What to produce: Transcribe the data exactly. Leave nothing out.
[Opening Dataset records section]
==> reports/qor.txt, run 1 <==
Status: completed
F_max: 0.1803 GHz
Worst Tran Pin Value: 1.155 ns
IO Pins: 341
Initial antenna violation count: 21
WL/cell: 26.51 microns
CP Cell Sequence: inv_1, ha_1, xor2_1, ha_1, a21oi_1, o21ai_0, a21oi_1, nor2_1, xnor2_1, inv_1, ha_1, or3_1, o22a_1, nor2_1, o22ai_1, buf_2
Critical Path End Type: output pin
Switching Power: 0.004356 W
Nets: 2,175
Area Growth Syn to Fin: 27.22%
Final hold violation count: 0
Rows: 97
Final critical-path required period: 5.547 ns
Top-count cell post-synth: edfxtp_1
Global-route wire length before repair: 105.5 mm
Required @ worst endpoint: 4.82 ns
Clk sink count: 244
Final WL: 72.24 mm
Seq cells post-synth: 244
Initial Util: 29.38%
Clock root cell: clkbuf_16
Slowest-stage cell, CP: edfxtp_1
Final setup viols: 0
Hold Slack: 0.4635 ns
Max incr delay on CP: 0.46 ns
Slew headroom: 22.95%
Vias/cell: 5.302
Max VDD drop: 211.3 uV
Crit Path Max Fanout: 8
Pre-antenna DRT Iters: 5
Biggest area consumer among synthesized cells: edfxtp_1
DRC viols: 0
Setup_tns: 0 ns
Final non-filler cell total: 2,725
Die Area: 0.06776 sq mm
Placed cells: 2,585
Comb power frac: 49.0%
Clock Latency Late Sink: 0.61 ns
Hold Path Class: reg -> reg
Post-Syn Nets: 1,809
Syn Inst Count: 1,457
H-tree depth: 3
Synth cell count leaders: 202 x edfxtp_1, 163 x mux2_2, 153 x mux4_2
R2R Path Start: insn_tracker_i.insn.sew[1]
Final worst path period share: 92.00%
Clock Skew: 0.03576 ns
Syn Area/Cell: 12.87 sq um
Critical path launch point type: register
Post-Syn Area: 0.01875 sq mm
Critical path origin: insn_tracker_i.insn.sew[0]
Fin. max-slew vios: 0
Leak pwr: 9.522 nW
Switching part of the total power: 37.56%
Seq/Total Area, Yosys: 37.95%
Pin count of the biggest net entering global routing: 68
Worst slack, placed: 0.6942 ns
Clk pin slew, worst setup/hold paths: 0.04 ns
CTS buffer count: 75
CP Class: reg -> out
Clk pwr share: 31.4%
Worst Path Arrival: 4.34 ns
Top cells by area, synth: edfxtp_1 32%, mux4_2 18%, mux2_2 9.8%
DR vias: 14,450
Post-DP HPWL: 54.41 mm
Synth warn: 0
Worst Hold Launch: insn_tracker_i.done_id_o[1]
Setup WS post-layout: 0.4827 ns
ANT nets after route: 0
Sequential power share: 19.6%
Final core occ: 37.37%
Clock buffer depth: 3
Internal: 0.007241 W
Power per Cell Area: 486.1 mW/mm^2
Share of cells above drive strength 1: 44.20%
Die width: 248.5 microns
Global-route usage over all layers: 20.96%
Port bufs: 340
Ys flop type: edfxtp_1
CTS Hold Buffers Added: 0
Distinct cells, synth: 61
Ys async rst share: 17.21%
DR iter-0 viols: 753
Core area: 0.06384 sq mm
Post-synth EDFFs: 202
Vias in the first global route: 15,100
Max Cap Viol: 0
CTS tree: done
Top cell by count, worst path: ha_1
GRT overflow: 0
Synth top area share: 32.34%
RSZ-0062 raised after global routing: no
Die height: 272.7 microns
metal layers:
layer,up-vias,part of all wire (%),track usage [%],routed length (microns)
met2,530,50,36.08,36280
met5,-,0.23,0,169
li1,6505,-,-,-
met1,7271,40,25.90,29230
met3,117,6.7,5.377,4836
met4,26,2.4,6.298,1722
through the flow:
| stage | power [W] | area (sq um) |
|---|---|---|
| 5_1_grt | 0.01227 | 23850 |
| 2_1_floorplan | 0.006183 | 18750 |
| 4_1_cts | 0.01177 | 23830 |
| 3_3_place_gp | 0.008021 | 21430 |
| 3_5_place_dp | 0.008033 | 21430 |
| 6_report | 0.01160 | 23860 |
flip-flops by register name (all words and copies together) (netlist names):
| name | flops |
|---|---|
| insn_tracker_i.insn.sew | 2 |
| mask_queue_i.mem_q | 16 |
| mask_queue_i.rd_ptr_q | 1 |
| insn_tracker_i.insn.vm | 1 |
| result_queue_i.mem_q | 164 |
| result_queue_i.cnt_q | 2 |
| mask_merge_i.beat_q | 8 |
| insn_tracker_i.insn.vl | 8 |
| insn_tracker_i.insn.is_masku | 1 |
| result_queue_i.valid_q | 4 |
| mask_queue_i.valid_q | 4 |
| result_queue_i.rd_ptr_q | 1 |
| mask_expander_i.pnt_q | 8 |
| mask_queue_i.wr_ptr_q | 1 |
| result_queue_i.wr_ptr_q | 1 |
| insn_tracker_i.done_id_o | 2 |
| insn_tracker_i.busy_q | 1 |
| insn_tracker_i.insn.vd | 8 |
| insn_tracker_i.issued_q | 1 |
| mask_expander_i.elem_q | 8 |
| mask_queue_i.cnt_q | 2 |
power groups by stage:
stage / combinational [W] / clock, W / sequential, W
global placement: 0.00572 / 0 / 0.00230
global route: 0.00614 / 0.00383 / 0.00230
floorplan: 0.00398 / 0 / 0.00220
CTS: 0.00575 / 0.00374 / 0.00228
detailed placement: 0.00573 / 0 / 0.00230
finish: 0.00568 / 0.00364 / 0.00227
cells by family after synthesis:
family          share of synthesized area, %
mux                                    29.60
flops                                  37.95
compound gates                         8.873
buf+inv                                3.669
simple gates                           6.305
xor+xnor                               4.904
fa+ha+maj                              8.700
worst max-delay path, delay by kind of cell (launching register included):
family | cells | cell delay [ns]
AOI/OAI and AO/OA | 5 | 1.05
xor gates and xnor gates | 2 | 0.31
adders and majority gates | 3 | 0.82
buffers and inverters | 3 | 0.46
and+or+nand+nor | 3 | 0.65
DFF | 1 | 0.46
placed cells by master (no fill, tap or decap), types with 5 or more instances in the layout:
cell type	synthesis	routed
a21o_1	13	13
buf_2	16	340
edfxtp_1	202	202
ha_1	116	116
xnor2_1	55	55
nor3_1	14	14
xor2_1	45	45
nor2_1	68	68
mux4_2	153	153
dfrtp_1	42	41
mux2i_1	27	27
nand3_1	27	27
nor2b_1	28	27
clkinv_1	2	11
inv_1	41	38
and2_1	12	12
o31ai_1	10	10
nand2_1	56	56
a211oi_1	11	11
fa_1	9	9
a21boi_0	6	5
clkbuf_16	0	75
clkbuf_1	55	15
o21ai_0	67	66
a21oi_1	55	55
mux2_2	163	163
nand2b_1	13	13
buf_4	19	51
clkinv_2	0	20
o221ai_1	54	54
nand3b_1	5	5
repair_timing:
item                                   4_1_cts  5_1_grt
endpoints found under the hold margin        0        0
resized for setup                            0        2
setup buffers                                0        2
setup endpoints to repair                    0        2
[Closing Dataset records section]
Your solution:
==> reports/qor.txt, run 1 <==
Status: completed
F_max: 0.1803 GHz
Worst Tran Pin Value: 1.155 ns
IO Pins: 341
Initial antenna violation count: 21
WL/cell: 26.51 microns
CP Cell Sequence: inv_1, ha_1, xor2_1, ha_1, a21oi_1, o21ai_0, a21oi_1, nor2_1, xnor2_1, inv_1, ha_1, or3_1, o22a_1, nor2_1, o22ai_1, buf_2
Critical Path End Type: output pin
Switching Power: 0.004356 W
Nets: 2,175
Area Growth Syn to Fin: 27.22%
Final hold violation count: 0
Rows: 97
Final critical-path required period: 5.547 ns
Top-count cell post-synth: edfxtp_1
Global-route wire length before repair: 105.5 mm
Required @ worst endpoint: 4.82 ns
Clk sink count: 244
Final WL: 72.24 mm
Seq cells post-synth: 244
Initial Util: 29.38%
Clock root cell: clkbuf_16
Slowest-stage cell, CP: edfxtp_1
Final setup viols: 0
Hold Slack: 0.4635 ns
Max incr delay on CP: 0.46 ns
Slew headroom: 22.95%
Vias/cell: 5.302
Max VDD drop: 211.3 uV
Crit Path Max Fanout: 8
Pre-antenna DRT Iters: 5
Biggest area consumer among synthesized cells: edfxtp_1
DRC viols: 0
Setup_tns: 0 ns
Final non-filler cell total: 2,725
Die Area: 0.06776 sq mm
Placed cells: 2,585
Comb power frac: 49.0%
Clock Latency Late Sink: 0.61 ns
Hold Path Class: reg -> reg
Post-Syn Nets: 1,809
Syn Inst Count: 1,457
H-tree depth: 3
Synth cell count leaders: 202 x edfxtp_1, 163 x mux2_2, 153 x mux4_2
R2R Path Start: insn_tracker_i.insn.sew[1]
Final worst path period share: 92.00%
Clock Skew: 0.03576 ns
Syn Area/Cell: 12.87 sq um
Critical path launch point type: register
Post-Syn Area: 0.01875 sq mm
Critical path origin: insn_tracker_i.insn.sew[0]
Fin. max-slew vios: 0
Leak pwr: 9.522 nW
Switching part of the total power: 37.56%
Seq/Total Area, Yosys: 37.95%
Pin count of the biggest net entering global routing: 68
Worst slack, placed: 0.6942 ns
Clk pin slew, worst setup/hold paths: 0.04 ns
CTS buffer count: 75
CP Class: reg -> out
Clk pwr share: 31.4%
Worst Path Arrival: 4.34 ns
Top cells by area, synth: edfxtp_1 32%, mux4_2 18%, mux2_2 9.8%
DR vias: 14,450
Post-DP HPWL: 54.41 mm
Synth warn: 0
Worst Hold Launch: insn_tracker_i.done_id_o[1]
Setup WS post-layout: 0.4827 ns
ANT nets after route: 0
Sequential power share: 19.6%
Final core occ: 37.37%
Clock buffer depth: 3
Internal: 0.007241 W
Power per Cell Area: 486.1 mW/mm^2
Share of cells above drive strength 1: 44.20%
Die width: 248.5 microns
Global-route usage over all layers: 20.96%
Port bufs: 340
Ys flop type: edfxtp_1
CTS Hold Buffers Added: 0
Distinct cells, synth: 61
Ys async rst share: 17.21%
DR iter-0 viols: 753
Core area: 0.06384 sq mm
Post-synth EDFFs: 202
Vias in the first global route: 15,100
Max Cap Viol: 0
CTS tree: done
Top cell by count, worst path: ha_1
GRT overflow: 0
Synth top area share: 32.34%
RSZ-0062 raised after global routing: no
Die height: 272.7 microns
metal layers:
layer,up-vias,part of all wire (%),track usage [%],routed length (microns)
met2,530,50,36.08,36280
met5,-,0.23,0,169
li1,6505,-,-,-
met1,7271,40,25.90,29230
met3,117,6.7,5.377,4836
met4,26,2.4,6.298,1722
through the flow:
| stage | power [W] | area (sq um) |
|---|---|---|
| 5_1_grt | 0.01227 | 23850 |
| 2_1_floorplan | 0.006183 | 18750 |
| 4_1_cts | 0.01177 | 23830 |
| 3_3_place_gp | 0.008021 | 21430 |
| 3_5_place_dp | 0.008033 | 21430 |
| 6_report | 0.01160 | 23860 |
flip-flops by register name (all words and copies together) (netlist names):
| name | flops |
|---|---|
| insn_tracker_i.insn.sew | 2 |
| mask_queue_i.mem_q | 16 |
| mask_queue_i.rd_ptr_q | 1 |
| insn_tracker_i.insn.vm | 1 |
| result_queue_i.mem_q | 164 |
| result_queue_i.cnt_q | 2 |
| mask_merge_i.beat_q | 8 |
| insn_tracker_i.insn.vl | 8 |
| insn_tracker_i.insn.is_masku | 1 |
| result_queue_i.valid_q | 4 |
| mask_queue_i.valid_q | 4 |
| result_queue_i.rd_ptr_q | 1 |
| mask_expander_i.pnt_q | 8 |
| mask_queue_i.wr_ptr_q | 1 |
| result_queue_i.wr_ptr_q | 1 |
| insn_tracker_i.done_id_o | 2 |
| insn_tracker_i.busy_q | 1 |
| insn_tracker_i.insn.vd | 8 |
| insn_tracker_i.issued_q | 1 |
| mask_expander_i.elem_q | 8 |
| mask_queue_i.cnt_q | 2 |
power groups by stage:
stage / combinational [W] / clock, W / sequential, W
global placement: 0.00572 / 0 / 0.00230
global route: 0.00614 / 0.00383 / 0.00230
floorplan: 0.00398 / 0 / 0.00220
CTS: 0.00575 / 0.00374 / 0.00228
detailed placement: 0.00573 / 0 / 0.00230
finish: 0.00568 / 0.00364 / 0.00227
cells by family after synthesis:
family          share of synthesized area, %
mux                                    29.60
flops                                  37.95
compound gates                         8.873
buf+inv                                3.669
simple gates                           6.305
xor+xnor                               4.904
fa+ha+maj                              8.700
worst max-delay path, delay by kind of cell (launching register included):
family | cells | cell delay [ns]
AOI/OAI and AO/OA | 5 | 1.05
xor gates and xnor gates | 2 | 0.31
adders and majority gates | 3 | 0.82
buffers and inverters | 3 | 0.46
and+or+nand+nor | 3 | 0.65
DFF | 1 | 0.46
placed cells by master (no fill, tap or decap), types with 5 or more instances in the layout:
cell type	synthesis	routed
a21o_1	13	13
buf_2	16	340
edfxtp_1	202	202
ha_1	116	116
xnor2_1	55	55
nor3_1	14	14
xor2_1	45	45
nor2_1	68	68
mux4_2	153	153
dfrtp_1	42	41
mux2i_1	27	27
nand3_1	27	27
nor2b_1	28	27
clkinv_1	2	11
inv_1	41	38
and2_1	12	12
o31ai_1	10	10
nand2_1	56	56
a211oi_1	11	11
fa_1	9	9
a21boi_0	6	5
clkbuf_16	0	75
clkbuf_1	55	15
o21ai_0	67	66
a21oi_1	55	55
mux2_2	163	163
nand2b_1	13	13
buf_4	19	51
clkinv_2	0	20
o221ai_1	54	54
nand3b_1	5	5
repair_timing:
item                                   4_1_cts  5_1_grt
endpoints found under the hold margin        0        0
resized for setup                            0        2
setup buffers                                0        2
setup endpoints to repair                    0        2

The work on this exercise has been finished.